定年後の読書ノートより
旧約聖書―出エジプト記以降―前田護郎、世界の名著13、中央公論社
経典化される前の旧約聖書とは、歴史・律法・詩・預言からなり、経典としての権威を予想して書かれたものではない。ヘブライ人という下層階級の人々が、神の義という倫理思想を民族の根本思想としようとした口碑伝承をヘブライ語に文書化したものである。従って脱エジプト記以後のエルサレムの共同体すなわちヤハウェ共同体のその後をここでは旧約聖書の全体像を結ぶものとしたい

部族連合イスラエルから王国イスラエルになった。羊飼いの少年ダビデは王サウルにつかえた。ダビデの活躍はめざましかった。ダビデを妬んだ王サウルはダビデに刺客をはなった。ダビデはイスラエルへの愛国心に燃えて、サウルと戦った。ダビデは統一イスラエル王国を建国した。ダビデはイスラエルの危機を救った救世主でもあった。しかし、ダビデの王子の代では国は荒れた。ダビデの跡をついだソロモンの治世は血の粛清で始った。ソロモンの栄華の裏に、民衆の苦しみがあった。危機を唱えたサムエルの預言。人々は強制労働で苦しみ、重税に苦しんだ。とうとう北イスラエルはアッシリアに滅ぼされ、南イスラエルはバビロニアに滅ぼさた。イスラエルの民は、世界をさまよう亡国の民となった。国難に際し、多くの予言者エリヤ、エリシャ、アモス、イザヤ、エレミヤは国家と民族の存亡をかけた動乱の中で、民族の不幸を謳い、自らも迫害の運命を受けた。この本では、イザヤ書の長編の詩が抜粋されているが、実に悲痛なしかしイスラエルの民の勇気を鼓舞するその詩は悲痛である。予言者イザヤの最後はノコギリの刑という受難であった。

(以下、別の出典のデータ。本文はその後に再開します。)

===== src/design/bdr_pkg.sv =====
// Shared types and constants for the button debounce reporter.
// Holds payload structs, report codes, register indexes and timing constants.
// No dependencies.
package bdr_pkg;

   // Debounce timing and window shape
   localparam logic [31:0] SAMPLE_GAP_MS     = 32'd3;
   localparam logic [3:0]  WINDOW_SAMPLES    = 4'd10;
   localparam logic [3:0]  MATCH_THRESHOLD   = 4'd4;
   localparam logic [31:0] OFFLINE_PERIOD_MS = 32'd1000;

   // Register limits and reset values
   localparam logic [31:0] MIN_PERIOD_MS       = 32'd10;
   localparam logic [31:0] PERIOD_RESET_MS     = 32'd50;
   localparam logic [11:0] LED_BITS            = 12'hfff;
   localparam int          CSR_ADDR_WIDTH      = 4;

   // Report codes
   typedef enum logic [1:0] {
      KIND_NONE    = 2'd0,
      KIND_ONLINE  = 2'd1,
      KIND_OFFLINE = 2'd2
   } report_kind_type;

   // Register indexes (word address)
   typedef enum logic [1:0] {
      CSR_REPORT_MODE   = 2'd0,
      CSR_REPORT_PERIOD = 2'd1,
      CSR_LED_ENABLE    = 2'd2
   } csr_index_type;

   // Request payload: one poll
   typedef struct packed {
      logic [31:0] now_ms;
      logic        pin_level;
      logic        online;
   } req_payload_type;

   // Response payload: one result per poll
   typedef struct packed {
      report_kind_type report_kind;
      logic            button_value;
      logic [11:0]     led_drive;
   } rsp_payload_type;

   // Configuration seen by the datapath
   typedef struct packed {
      logic        report_mode;
      logic [31:0] report_period;
      logic [11:0] led_enable;
   } cfg_type;

endpackage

アッシリアを滅ぼし、ユーフラテスからナイル一帯を治めたバビロニアは、エルサレムを包囲し、イスラエルを嘆きの町にした。紀元前586年ダビデ王朝は亡びた。囚われの兵士は、鎖につながれ、荒野を1千キロ歩かされた。捕囚の地バビロンが彼等の墓場になった。

詩編に流れる熱烈な信仰は、愛国主義的情熱を謳う。もはや完全に国家的形態を喪失し、離散の民となったイスラエルの民。ここから強力な民族主義的宗教集団ユダヤ教団が生まれてくる。亡国の悲痛が、イスラエルの民を練りあげた。

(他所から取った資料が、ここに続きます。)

$ cat src/hw/rtl/kti_pkg.sv
// Shared types, channel codes and constants of the keyframe track interpolator.
// Used by the front end, back end and top level; depends on nothing.
`default_nettype none

package kti_pkg;

   localparam int MAX_KEYFRAMES_DEFAULT = 64;
   localparam int NUM_CHANNELS          = 15;
   localparam int CMD_QUEUE_DEPTH       = 4;

   localparam logic [3:0] CH_X     = 4'd0;
   localparam logic [3:0] CH_HOTX  = 4'd2;
   localparam logic [3:0] CH_HOTY  = 4'd3;
   localparam logic [3:0] CH_SX    = 4'd4;
   localparam logic [3:0] CH_SY    = 4'd5;
   localparam logic [3:0] CH_A     = 4'd10;
   localparam logic [3:0] CH_FRAME = 4'd11;
   localparam logic [3:0] CH_TYPE  = 4'd12;
   localparam logic [3:0] CH_BLEND = 4'd13;
   localparam logic [3:0] CH_Z     = 4'd14;
   localparam logic [3:0] CH_T     = 4'd15;

   localparam logic REQ_WRITE = 1'b0;
   localparam logic REQ_QUERY = 1'b1;

   localparam logic [16:0] T_ONE = 17'h10000;

   localparam logic CSR_IDX_KEYFRAME_COUNT = 1'b0;

   typedef struct packed {
      logic              req_type;
      logic [5:0]        kf_index;
      logic [3:0]        channel;
      logic signed [31:0] value;
      logic signed [15:0] query_frame;
   } req_item_type;

   typedef struct packed {
      logic [3:0]         out_channel;
      logic signed [31:0] out_value;
      logic               found;
      logic               last;
   } rsp_item_type;

   typedef struct packed {
      logic               is_query;
      logic               wr_ok;
      logic [5:0]         kf_index;
      logic [3:0]         channel;
      logic signed [31:0] value;
      logic signed [15:0] query_frame;
   } cmd_type;

   typedef enum logic [3:0] {
      ST_IDLE,
      ST_SCAN,
      ST_PREP,
      ST_DIV,
      ST_RDA,
      ST_RDB,
      ST_CAPB,
      ST_MUL,
      ST_FIN,
      ST_MISS
   } state_type;

endpackage

`default_nettype wire

$ cat src/hw/rtl/kti_front.sv
// Front end: accepts request items, classifies them and queues them as commands.
// Depends on kti_pkg.
`default_nettype none

module kti_front #(
   parameter int MAX_KEYFRAMES = kti_pkg::MAX_KEYFRAMES_DEFAULT
) (
   input  wire logic                  clock,
   input  wire logic                  reset,
   input  wire logic                  req_valid,
   output logic                       req_ready,
   input  wire kti_pkg::req_item_type req_data,
   output logic                       cmd_valid,
   input  wire logic                  cmd_ready,
   output kti_pkg::cmd_type           cmd
);

   localparam int DEPTH  = kti_pkg::CMD_QUEUE_DEPTH;
   localparam int PTR_W  = $clog2(DEPTH);
   localparam int FILL_W = $clog2(DEPTH + 1);

   kti_pkg::cmd_type  entry_ff [DEPTH];
   logic [PTR_W-1:0]  wr_ptr_ff, wr_ptr_in;
   logic [PTR_W-1:0]  rd_ptr_ff, rd_ptr_in;
   logic [FILL_W-1:0] fill_ff, fill_in;
   kti_pkg::cmd_type  new_cmd;
   logic              push, pop;

   // A write is kept only when it lands inside the table.
   always_comb begin
      new_cmd.is_query    = (req_data.req_type == kti_pkg::REQ_QUERY);
      new_cmd.wr_ok       = (32'(req_data.kf_index) < MAX_KEYFRAMES) &&
                            (32'(req_data.channel) < kti_pkg::NUM_CHANNELS);
      new_cmd.kf_index    = req_data.kf_index;
      new_cmd.channel     = req_data.channel;
      new_cmd.value       = req_data.value;
      new_cmd.query_frame = req_data.query_frame;
   end

   assign req_ready = (fill_ff != FILL_W'(DEPTH));
   assign cmd_valid = (fill_ff != '0);
   assign cmd       = entry_ff[rd_ptr_ff];
   assign push      = req_valid && req_ready;
   assign pop       = cmd_valid && cmd_ready;

   always_comb begin
      wr_ptr_in = wr_ptr_ff;
      rd_ptr_in = rd_ptr_ff;
      fill_in   = fill_ff;
      if (push) begin
         wr_ptr_in = (wr_ptr_ff == PTR_W'(DEPTH - 1)) ? '0 : wr_ptr_ff + 1'b1;
      end
      if (pop) begin
         rd_ptr_in = (rd_ptr_ff == PTR_W'(DEPTH - 1)) ? '0 : rd_ptr_ff + 1'b1;
      end
      if (push && !pop) begin
         fill_in = fill_ff + 1'b1;
      end else if (pop && !push) begin
         fill_in = fill_ff - 1'b1;
      end
   end

   always_ff @(posedge clock) begin
      if (push) begin
         entry_ff[wr_ptr_ff] <= new_cmd;
      end
   end

   always_ff @(posedge clock) begin
      if (reset) begin
         wr_ptr_ff <= '0;
         rd_ptr_ff <= '0;
         fill_ff   <= '0;
      end else begin
         wr_ptr_ff <= wr_ptr_in;
         rd_ptr_ff <= rd_ptr_in;
         fill_ff   <= fill_in;
      end
   end

endmodule

`default_nettype wire

$ cat config.mk
export PLATFORM = sky130hd
export DESIGN_NAME = kti_front
export DESIGN_NICKNAME = d
export VERILOG_FILES = /design/src/hw/rtl/kti_pkg.sv /design/src/hw/rtl/kti_front.sv
export SDC_FILE = /design/constraint.sdc
export NUM_CORES = 1
export LEC_CHECK = 0
export ABC_AREA = 1
export BUFFER_PORTS_ARGS = -buffer_cell sky130_fd_sc_hd__buf_2
export CORE_MARGIN = 10
export CORE_UTILIZATION = 57
export CTS_CLUSTER_SIZE = 28
export DETAILED_ROUTE_END_ITERATION = 7
export HOLD_SLACK_MARGIN = 0.12
export PLACE_DENSITY = 0.83
export SYNTH_ARGS = -nofsm -noshare
export SYNTH_HDL_FRONTEND = slang
export SYNTH_SLANG_ARGS = --single-unit
$ cat constraint.sdc
create_clock -name clock -period 4.72 [get_ports clock]
set_clock_uncertainty 0.2 [all_clocks]
set_input_delay 0.472 -clock clock [delete_from_list [all_inputs] [get_ports clock]]
set_output_delay 0.472 -clock clock [all_outputs]
set_load 0.1 [all_outputs]
# Word level (Yosys, flattened, before mapping)
# Memory sizes are Yosys's and may differ from the RTL's. A register that Yosys moved wholly into a read port is not among the register bits.
# Index checks and enable logic that the tools add are counted.
totals:
  ff_bits: 7
  mem_count: 1
  ram_bits: 240
  out_inout_bits: 62
  input_bits: 63
classes:
  order_cmp: 1
  add_sub_neg: 4
  reduce_logical: 8
  n_mux: 8
  n_eq_ne: 3
memory_table:
  columns: ["name", "words", "word_bits", "read_ports", "rd_ports_with_merged_regs", "write_ports", "line_no", "rtl"]
  rows:
  - ["entry_ff", 4, 60, 1, 1, 1, "kti_front.sv:22", "kti_pkg::cmd_type entry_ff [DEPTH];"]
ops:
  columns: ["op", "count"]
  rows:
  - ["$mux W2", 4]
  - ["$mux W3", 2]
  - ["$add A2 B1 Y2 const B", 2]
  - ["$eq A2 B2 Y1 const B", 2]
  - ["$logic_and A1 B1 Y1", 4]
  - ["$lt A4 B4 Y1 const B", 1]
  - ["$add A3 B1 Y3 const B", 1]
  - ["$ne A3 B3 Y1 const B", 1]
  - ["$reduce_bool A3 Y1", 1]
  - ["$sub A3 B1 Y3 const B", 1]
  - ["$logic_not A1 Y1", 2]
  - ["$mux W1", 2]
  - ["$reduce_bool A2 Y1", 1]

# Depth between registers and ports, before layout
depth:
  word_depth: 6
  mapped_depth: 13

# Worst setup path before layout
# No wires, ideal clock.
synth_path:
  path_kind: "reg-to-reg"
  startpoint: "register fill_ff[0]"
  endpoint: "memory entry_ff[0][0] (netlist bit) (enable)"
  n_path_buf: 0
  arrival_time_ns: 4.010
  stages_incl_launch_ff: 5
  setup_slack_ns: 0.031
  cell_sequence: "dfxtp_1 > nor2_1 > nand2_1 > nand2_1 > nor2_1"
synth_between:
  elab_chain_cells: 4
synth_lines:
  columns: ["item", "line_no", "rtl"]
  rows:
  - ["from (decl)", "kti_front.sv:25", "logic [FILL_W-1:0] fill_ff, fill_in;"]
  - ["from (signal assigned)", "kti_front.sv:77", "fill_ff <= fill_in;"]
  - ["$ne A3 B3 Y1", "kti_front.sv:40", "assign req_ready = (fill_ff != FILL_W'(DEPTH));"]
  - ["via req_ready", "kti_front.sv:11", "output logic req_ready,"]
  - ["$logic_and A1 B1 Y1", "kti_front.sv:43", "assign push = req_valid && req_ready;"]
  - ["$mux W1", "kti_front.sv:64", "if (push) begin"]
  - ["$mux W1 (not written as such)", "kti_front.sv:65", "entry_ff[wr_ptr_ff] <= new_cmd;"]
  - ["to (decl)", "kti_front.sv:22", null]
# The timed path passes the listed nets, and every way through them passes these cells.

==> results.yml <==
run_status:
  run_status: "complete, no violations"
clocking:
  cts_inserted_buffers: 25
  cts_root_buf: "sky130_fd_sc_hd__clkbuf_16"
  cts_tree: "yes"
  cts_sinks: 249
  htree_levels: 1
  cts.path.max_buffers: 3
  clk_slew_on_worst_s_h_paths_ns: 0.06
  clk-insertion-delay-late_ns: 0.50
die:
  die_outline_area_um2: 22400
  die_w_um: 150
  core_um2: 16500
  dieHeight_um: 150
  floorplan.io_pins: 125
  start_util: 0.579
  fp-row-count: 47
sta:
  slew_violations: 0
  layout_worst_path_cycle_share: 0.740
  finalWorstPathRequiredPeriod_ns: 3.49
  final_setup_tns_ns: 0
  finalHoldViolCount: 0
  tightest_slew_ns: 1.19
  grt_setup_unrepaired: "no"
  timing.fmax_ghz: 0.286
  setup-violations-final: 0
  maxSlewHeadroom: 0.208
final_layout:
  drive_gt1_frac: 0.247
  area.growth.synth_to_final_pct: 22.9
  final.fill_count: 1068
  finalNetCount: 906
  multiInputGateArea_um2: 1900
  area.sequential_um2: 7390
yosys:
  compound_gate_fraction_of_synth_area: 0.118
  synth_top_family_by_area: "compound AO/OA/AOI/OAI gates"
  synthesis.nets: 720
  synthSimpleGateAreaFrac: 0.0672
  netlist-cell-type-count: 21
  number_of_warning_messages_in_the_yosys_log: 0
  yosys_register_bits: 249
  synthesis.area_per_instance_um2: 14.7
  post_synth_xor_area_fraction: 0
  synth_sequential_area_ratio: 0.772
  synthAdderAreaFrac: 0.00994
  postSynthCellCount: 650
  synth.mux.area_fraction: 0
  synth.cell_area_um2: 9570
grt:
  grt_pass1_vias: 6388
  grt_start_max_net_pins: 121
  grt_resource_usage_total: 0.190
  grt_pass1_wl_um: 33900
  antenna_found_initial: 2
  globalRouteOverflowTotal: 0
setup_path:
  crit_required_ns: 4.05
  timing.critical_path.fanout_max: 120
  worstSetupStartpointType: "flop"
  critical_path_arrival_ns: 2.82
  cell_by_cell_trace_of_the_critical_path: "buf_4 > o21ai_0 > o22ai_1 > buf_2"
  critPathMaxStageDelay_ns: 0.81
  critPathTopFamily: "buffers and inverters"
  critical-path-slowest-cell: "sky130_fd_sc_hd__buf_4"
  path_buf_inv: 2
  worstSetupPathType: "flop to output pin"
  cp-end-kind: "output pin"
drt:
  dr_total_vias: 6163
  initialDrtViolationCount: 549
  postRouteAntennaNets: 0
  drc: 0
  wirelength_um: 21900
  routed_wire_length_per_instance_um: 20.3
  firstDrtPassIters: 5
  drt-vias-per-instance: 5.73
min_path:
  hold_path_class: "flop to flop"
flow_run:
  drv_cap: 0
placement:
  io_buffers: 124
  gpl.final_weighted_congestion: 0.725
  dp_hpwl_um: 12200
[placed cells by master, fill, tap and decap left out, types with 3 or more instances in the layout]
cell type and instances:
sky130_fd_sc_hd__ha_1 6, sky130_fd_sc_hd__o22ai_2 20, sky130_fd_sc_hd__clkbuf_16 25, sky130_fd_sc_hd__inv_1 14, sky130_fd_sc_hd__o21ai_1 40, sky130_fd_sc_hd__nor2_4 4
sky130_fd_sc_hd__clkbuf_1 6, sky130_fd_sc_hd__diode_2 3, sky130_fd_sc_hd__edfxtp_1 240, sky130_fd_sc_hd__a21oi_1 4, sky130_fd_sc_hd__dlygate4sd3_1 65, sky130_fd_sc_hd__nor2_1 110
sky130_fd_sc_hd__clkinv_1 7, sky130_fd_sc_hd__buf_4 6, sky130_fd_sc_hd__nand2_1 14, sky130_fd_sc_hd__o21ai_0 82, sky130_fd_sc_hd__buf_2 124, sky130_fd_sc_hd__o22ai_1 40
sky130_fd_sc_hd__dfxtp_1 7, sky130_fd_sc_hd__nor2_2 20
[Yosys cell counts]
library cell / count / area, um2
sky130_fd_sc_hd__a21oi_1: 4 / 20.0
sky130_fd_sc_hd__buf_2: 7 / 35.0
sky130_fd_sc_hd__buf_6: 9 / 101
sky130_fd_sc_hd__buf_8: 3 / 45.0
sky130_fd_sc_hd__clkbuf_1: 19 / 71.3
sky130_fd_sc_hd__dfxtp_1: 9 / 180
sky130_fd_sc_hd__edfxtp_1: 240 / 7210
sky130_fd_sc_hd__fa_1: 1 / 20.0
sky130_fd_sc_hd__ha_1: 6 / 75.1
sky130_fd_sc_hd__inv_1: 15 / 56.3
sky130_fd_sc_hd__inv_2: 1 / 3.75
sky130_fd_sc_hd__nand2_1: 14 / 52.6
sky130_fd_sc_hd__nand3_1: 2 / 10.0
sky130_fd_sc_hd__nand3b_1: 2 / 15.0
sky130_fd_sc_hd__nand4_1: 2 / 12.5
sky130_fd_sc_hd__nor2_1: 114 / 428
sky130_fd_sc_hd__nor2_2: 20 / 125
sky130_fd_sc_hd__o21ai_0: 82 / 410
sky130_fd_sc_hd__o21ai_1: 40 / 200
sky130_fd_sc_hd__o22ai_1: 40 / 250
sky130_fd_sc_hd__o22ai_2: 20 / 250
[flip-flops by register name, summed over array words and instances, names as in the netlist, named ones only]
register   count
rd_ptr_ff      2
fill_ff        3
wr_ptr_ff      2
entry_ff     240
[worst paths after layout]
| path | startpoint | to | slack [ns] | cells after the start |
|---|---|---|---|---|
| min | fill_ff[0] | fill_ff[0] | 0.32 | 1 |
| min reg2reg | fill_ff[0] | fill_ff[0] | 0.32 | 1 |
| max reg2reg | fill_ff[0] | entry_ff[1][3] | 1.86 | 5 |
| max | flop | cmd[0] | 1.23 | 4 |
[metrics by stage]
step	instance area, um2	instances	util	setup WS (ns)	hold WS, ns
final	11800	1076	0.711	1.23	0.317
after global routing	11800	1075	0.711	1.04	0.356
after CTS	11700	1073	0.711	1.30	0.319
after detailed placement	10300	964	0.625	1.83	0.304
after global placement	10300	964	0.625	1.91	0.277
after floorplan	9570	650	-	0.0315	0.266
[timing repair]
| action | 4_1_cts | 5_1_grt |
|---|---|---|
| resized for setup | 0 | 0 |
| hold buffers | 65 | 0 |
| buffers inserted | 0 | 0 |
| setup endpoints to repair | 0 | 0 |
| hold endpoints to repair | 243 | 0 |
[final cells by class]
cell class / count / area share
inverter: 16 / 0.00532
multi-input combinational: 347 / 0.162
tap: 220 / 0.0234
clock inverter: 13 / 0.00979
clock buffer: 31 / 0.0551
antenna: 3 / 0.000639
timing repair buffer: 197 / 0.115
sequential: 249 / 0.629
[routing by layer]
| metal | vias to the layer above | global-route usage | share of wire |
|---|---|---|---|
| li1 | 2810 | - | - |
| met1 | 3081 | 0.229 | 0.39 |
| met2 | 229 | 0.338 | 0.53 |
| met3 | 43 | 0.0317 | 0.058 |
| met4 | 0 | 0.0677 | 0.024 |
| met5 | - | 0 | 0 |
[cells by family (layout without fill, tap and decap cells)]
group / count (synthesis) / count (layout)
flops: 249 / 249
compound gates: 186 / 186
simple gates: 154 / 154
buf+inv: 54 / 257
fa+ha+maj: 7 / 7
other cells: 0 / 3
Power is not shown: default switching activity piles up to over one toggle a cycle in this logic, so the estimate is an artifact.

見よ、わたしはあなたを練った。しかし銀のようにではなく、苦しみの炉をもってあなたを試みた(イザヤ書48章10節)

亡国の民、イスラエルは、ひたすらにその後の歴史を救世主を待望しつつ、生きていく。

バビロニアのつぎはペルシャが、ペルシャの次にはギリシャがイスラエルを支配し、そして紀元前63年パレスチナはローマの属州として、ローマ皇帝の支配に組み込まれ、ユダヤの領主ヘデロは、徹底した親ローマ政策によって、ユダヤの人民を抑圧した。民衆は苦しみ、救世主の登場を待ち臨んだ。救世主メシアはいつやってくるのか、イスラエルの民はメシアを求めた。